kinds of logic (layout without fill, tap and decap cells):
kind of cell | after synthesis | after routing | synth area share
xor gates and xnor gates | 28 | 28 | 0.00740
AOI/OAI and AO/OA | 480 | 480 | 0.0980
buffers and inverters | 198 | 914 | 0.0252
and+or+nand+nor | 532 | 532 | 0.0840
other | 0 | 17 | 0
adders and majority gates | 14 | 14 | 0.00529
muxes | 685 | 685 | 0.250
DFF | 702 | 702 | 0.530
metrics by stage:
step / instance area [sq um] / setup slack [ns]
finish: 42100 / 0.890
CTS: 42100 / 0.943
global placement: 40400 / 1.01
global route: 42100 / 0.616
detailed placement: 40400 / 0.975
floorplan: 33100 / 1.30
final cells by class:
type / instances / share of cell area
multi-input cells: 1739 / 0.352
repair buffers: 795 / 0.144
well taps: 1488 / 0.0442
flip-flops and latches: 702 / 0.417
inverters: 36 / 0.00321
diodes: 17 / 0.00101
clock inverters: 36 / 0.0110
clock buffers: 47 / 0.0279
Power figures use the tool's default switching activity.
### src/rtl/fft_frame_seq_if.sv
// rtl/fft_frame_seq_if.sv - FFT input/output stream bundle for the frame sequencer
interface fft_frame_seq_if #(
    parameter int DATLEN = 12,
    parameter int FFT_W  = 12
);
    logic [2*DATLEN-1:0] fft_in_data;
    logic                fft_in_valid;
    logic                fft_in_ready;
    logic                fft_in_last;
    logic [2*FFT_W-1:0]  fft_out_data;
    logic                fft_out_valid;
    logic                fft_out_last;

    modport master (
        output fft_in_data,
        output fft_in_valid,
        output fft_in_last,
        input  fft_in_ready,
        input  fft_out_data,
        input  fft_out_valid,
        input  fft_out_last
    );

    modport slave (
        input  fft_in_data,
        input  fft_in_valid,
        input  fft_in_last,
        output fft_in_ready,
        output fft_out_data,
        output fft_out_valid,
        output fft_out_last
    );
endinterface

### src/rtl/fft_frame_seq.sv
// rtl/fft_frame_seq.sv - ping-pong ADC frame buffer, bit-reversed FFT feeder and windowed peak finder
module fft_frame_seq #(
    parameter int DATLEN     = 12,
    parameter int LOG2N      = 4,
    parameter int FFT_W      = 12,
    parameter int OFFSET_BIN = 1,
    parameter int A_LO       = 1,
    parameter int A_HI       = 3,
    parameter int B_LO       = 4,
    parameter int B_HI       = 7
) (
    input  logic                  clk,
    input  logic                  reset_n,
    input  logic [DATLEN-1:0]     smp_data,
    input  logic                  smp_valid,
    fft_frame_seq_if.master       fft,
    input  logic                  clr_overrun,
    output logic [FFT_W:0]        max_a,
    output logic [LOG2N-1:0]      idx_a,
    output logic [FFT_W:0]        max_b,
    output logic [LOG2N-1:0]      idx_b,
    output logic                  max_valid,
    output logic                  overrun
);
    localparam int N = 1 << LOG2N;
    localparam logic [LOG2N-1:0]  CNT_LAST = '1;
    localparam logic [DATLEN-1:0] MSB_FLIP = (OFFSET_BIN != 0) ? {1'b1, {(DATLEN-1){1'b0}}} : '0;
    localparam logic [LOG2N-1:0]  A_LO_I = LOG2N'(A_LO);
    localparam logic [LOG2N-1:0]  A_HI_I = LOG2N'(A_HI);
    localparam logic [LOG2N-1:0]  B_LO_I = LOG2N'(B_LO);
    localparam logic [LOG2N-1:0]  B_HI_I = LOG2N'(B_HI);

    typedef enum logic {IDLE, STREAM} rd_state_t;

    function automatic logic [LOG2N-1:0] bitrev(input logic [LOG2N-1:0] v);
        for (int i = 0; i < LOG2N; i++) begin
            bitrev[i] = v[LOG2N-1-i];
        end
    endfunction

    logic [DATLEN-1:0] mem [2*N];
    logic [1:0]        full, full_set, full_clr;
    logic              wr_bank, rd_bank;
    logic [LOG2N-1:0]  wr_cnt, ld_cnt;
    logic              ld_done;
    logic              smp_take, smp_drop;
    logic              accept, load, frame_done;
    logic [DATLEN-1:0] rd_word;
    rd_state_t         state, state_nx;

    assign smp_take   = smp_valid & ~full[wr_bank];
    assign smp_drop   = smp_valid &  full[wr_bank];
    assign accept     = fft.fft_in_valid & fft.fft_in_ready;
    assign frame_done = accept & fft.fft_in_last;
    // The output register refills whenever it is empty or being drained this cycle
    assign load       = (state == STREAM) & ~ld_done & (~fft.fft_in_valid | fft.fft_in_ready);
    assign rd_word    = mem[{rd_bank, bitrev(ld_cnt)}] ^ MSB_FLIP;

    // Sample RAM: no reset, contents are don't-care until a frame is written
    always_ff @(posedge clk) begin
        if (smp_take) begin
            mem[{wr_bank, wr_cnt}] <= smp_data;
        end
    end

    // Write pointer: advance on every stored sample, swap banks after the last one
    always_ff @(posedge clk or negedge reset_n) begin
        if (!reset_n) begin
            wr_bank <= 1'b0;
            wr_cnt  <= '0;
        end else if (smp_take) begin
            wr_cnt <= wr_cnt + 1'b1;
            if (wr_cnt == CNT_LAST) begin
                wr_bank <= ~wr_bank;
            end
        end
    end

    // Per-bank set/clear requests; they always target different banks
    always_comb begin
        full_set = '0;
        full_clr = '0;
        if (smp_take && (wr_cnt == CNT_LAST)) full_set[wr_bank] = 1'b1;
        if (frame_done)                       full_clr[rd_bank] = 1'b1;
    end

    // Bank full flags and sticky overrun; a drop outranks a simultaneous clear
    always_ff @(posedge clk or negedge reset_n) begin
        if (!reset_n) begin
            full    <= '0;
            overrun <= 1'b0;
        end else begin
            full <= (full & ~full_clr) | full_set;
            if (smp_drop) begin
                overrun <= 1'b1;
            end else if (clr_overrun) begin
                overrun <= 1'b0;
            end
        end
    end

    // Read FSM state register
    always_ff @(posedge clk or negedge reset_n) begin
        if (!reset_n) begin
            state <= IDLE;
        end else begin
            state <= state_nx;
        end
    end

    // Read FSM next state: stream a frame once its bank is full, idle after its last word leaves
    always_comb begin
        state_nx = state;
        case (state)
            IDLE:    if (full[rd_bank]) state_nx = STREAM;
            STREAM:  if (frame_done)    state_nx = IDLE;
            default: state_nx = IDLE;
        endcase
    end

    // Read counters: ld_cnt counts words moved into the output register
    always_ff @(posedge clk or negedge reset_n) begin
        if (!reset_n) begin
            rd_bank <= 1'b0;
            ld_cnt  <= '0;
            ld_done <= 1'b0;
        end else begin
            if (state == IDLE) begin
                ld_cnt  <= '0;
                ld_done <= 1'b0;
            end else if (load) begin
                ld_cnt <= ld_cnt + 1'b1;
                if (ld_cnt == CNT_LAST) ld_done <= 1'b1;
            end
            if (frame_done) rd_bank <= ~rd_bank;
        end
    end

    // FFT input word register: held while stalled, imag part always zero
    always_ff @(posedge clk or negedge reset_n) begin
        if (!reset_n) begin
            fft.fft_in_data  <= '0;
            fft.fft_in_valid <= 1'b0;
            fft.fft_in_last  <= 1'b0;
        end else if (load) begin
            fft.fft_in_data  <= {rd_word, {DATLEN{1'b0}}};
            fft.fft_in_valid <= 1'b1;
            fft.fft_in_last  <= (ld_cnt == CNT_LAST);
        end else if (accept) begin
            fft.fft_in_valid <= 1'b0;
            fft.fft_in_last  <= 1'b0;
        end
    end

    logic [FFT_W-1:0] re, im;
    logic [FFT_W:0]   abs_re, abs_im, mag;
    logic [FFT_W:0]   run_a, run_b, nx_a, nx_b;
    logic [LOG2N-1:0] run_ia, run_ib, nx_ia, nx_ib, bin_cnt;
    logic             in_a, in_b, frame_end;

    // Magnitude widened by one bit so that |-2^(FFT_W-1)| is exact
    assign re        = fft.fft_out_data[2*FFT_W-1:FFT_W];
    assign im        = fft.fft_out_data[FFT_W-1:0];
    assign abs_re    = re[FFT_W-1] ? -{re[FFT_W-1], re} : {1'b0, re};
    assign abs_im    = im[FFT_W-1] ? -{im[FFT_W-1], im} : {1'b0, im};
    assign mag       = abs_re + abs_im;
    assign in_a      = (bin_cnt >= A_LO_I) && (bin_cnt <= A_HI_I);
    assign in_b      = (bin_cnt >= B_LO_I) && (bin_cnt <= B_HI_I);
    assign frame_end = fft.fft_out_valid & (fft.fft_out_last | (bin_cnt == CNT_LAST));

    // Running peaks including the current word; strict compare keeps the lowest bin on ties
    always_comb begin
        nx_a  = run_a;
        nx_ia = run_ia;
        nx_b  = run_b;
        nx_ib = run_ib;
        if (fft.fft_out_valid && in_a && (mag > run_a)) begin
            nx_a  = mag;
            nx_ia = bin_cnt;
        end
        if (fft.fft_out_valid && in_b && (mag > run_b)) begin
            nx_b  = mag;
            nx_ib = bin_cnt;
        end
    end

    // Peak tracking, bin counter and per-frame result publication
    always_ff @(posedge clk or negedge reset_n) begin
        if (!reset_n) begin
            bin_cnt   <= '0;
            run_a     <= '0;
            run_ia    <= A_LO_I;
            run_b     <= '0;
            run_ib    <= B_LO_I;
            max_a     <= '0;
            idx_a     <= '0;
            max_b     <= '0;
            idx_b     <= '0;
            max_valid <= 1'b0;
        end else begin
            max_valid <= frame_end;
            if (frame_end) begin
                max_a   <= nx_a;
                idx_a   <= nx_ia;
                max_b   <= nx_b;
                idx_b   <= nx_ib;
                run_a   <= '0;
                run_ia  <= A_LO_I;
                run_b   <= '0;
                run_ib  <= B_LO_I;
                bin_cnt <= '0;
            end else if (fft.fft_out_valid) begin
                run_a   <= nx_a;
                run_ia  <= nx_ia;
                run_b   <= nx_b;
                run_ib  <= nx_ib;
                bin_cnt <= bin_cnt + 1'b1;
            end
        end
    end
endmodule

AIM OF THE EXERCISE
The answer must consist of each line from the entries that contains the string "cells".

FINISHED TASK
kinds of logic (layout without fill, tap and decap cells):
final cells by class:
multi-input cells: 1739 / 0.352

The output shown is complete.